*** Opening of SOURCE DATA ***

## config.mk

```make
export PLATFORM = sky130hd
export DESIGN_NAME = uart_dual_ring_buffer_core
export DESIGN_NICKNAME = d
export VERILOG_FILES = /design/src/hdl/udrb_pkg.sv /design/src/hdl/udrb_ram.sv /design/src/hdl/udrb_ctrl.sv /design/src/hdl/udrb_dpath.sv /design/src/hdl/uart_dual_ring_buffer_core.sv
export VERILOG_INCLUDE_DIRS = /design/src /design/src/hdl
export SDC_FILE = /design/constraint.sdc
export NUM_CORES = 1
export LEC_CHECK = 0
export ABC_AREA = 1
export BUFFER_PORTS_ARGS = -buffer_cell sky130_fd_sc_hd__buf_2
export CORE_UTILIZATION = 45
export CTS_CLUSTER_SIZE = 8
export DETAILED_ROUTE_END_ITERATION = 16
export PLACE_DENSITY_LB_ADDON = 0.08
export RECOVER_POWER = 25
export SKIP_LAST_GASP = 1
export SLEW_MARGIN = 30
export SYNTH_ARGS = -nofsm -noshare
export SYNTH_HDL_FRONTEND = slang
export SYNTH_SLANG_ARGS = --single-unit
```

## constraint.sdc

```tcl
create_clock -name clk -period 3.15 [get_ports clk]
set_input_delay 0.63 -clock clk [delete_from_list [all_inputs] [get_ports clk]]
set_output_delay 0.63 -clock clk [all_outputs]
set_load 0.03 [all_outputs]
```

*** Close of SOURCE DATA ***

A verbatim copy of all the entries is the expected result.

## config.mk

```make
export PLATFORM = sky130hd
export DESIGN_NAME = uart_dual_ring_buffer_core
export DESIGN_NICKNAME = d
export VERILOG_FILES = /design/src/hdl/udrb_pkg.sv /design/src/hdl/udrb_ram.sv /design/src/hdl/udrb_ctrl.sv /design/src/hdl/udrb_dpath.sv /design/src/hdl/uart_dual_ring_buffer_core.sv
export VERILOG_INCLUDE_DIRS = /design/src /design/src/hdl
export SDC_FILE = /design/constraint.sdc
export NUM_CORES = 1
export LEC_CHECK = 0
export ABC_AREA = 1
export BUFFER_PORTS_ARGS = -buffer_cell sky130_fd_sc_hd__buf_2
export CORE_UTILIZATION = 45
export CTS_CLUSTER_SIZE = 8
export DETAILED_ROUTE_END_ITERATION = 16
export PLACE_DENSITY_LB_ADDON = 0.08
export RECOVER_POWER = 25
export SKIP_LAST_GASP = 1
export SLEW_MARGIN = 30
export SYNTH_ARGS = -nofsm -noshare
export SYNTH_HDL_FRONTEND = slang
export SYNTH_SLANG_ARGS = --single-unit
```

## constraint.sdc

```tcl
create_clock -name clk -period 3.15 [get_ports clk]
set_input_delay 0.63 -clock clk [delete_from_list [all_inputs] [get_ports clk]]
set_output_delay 0.63 -clock clk [all_outputs]
set_load 0.03 [all_outputs]
```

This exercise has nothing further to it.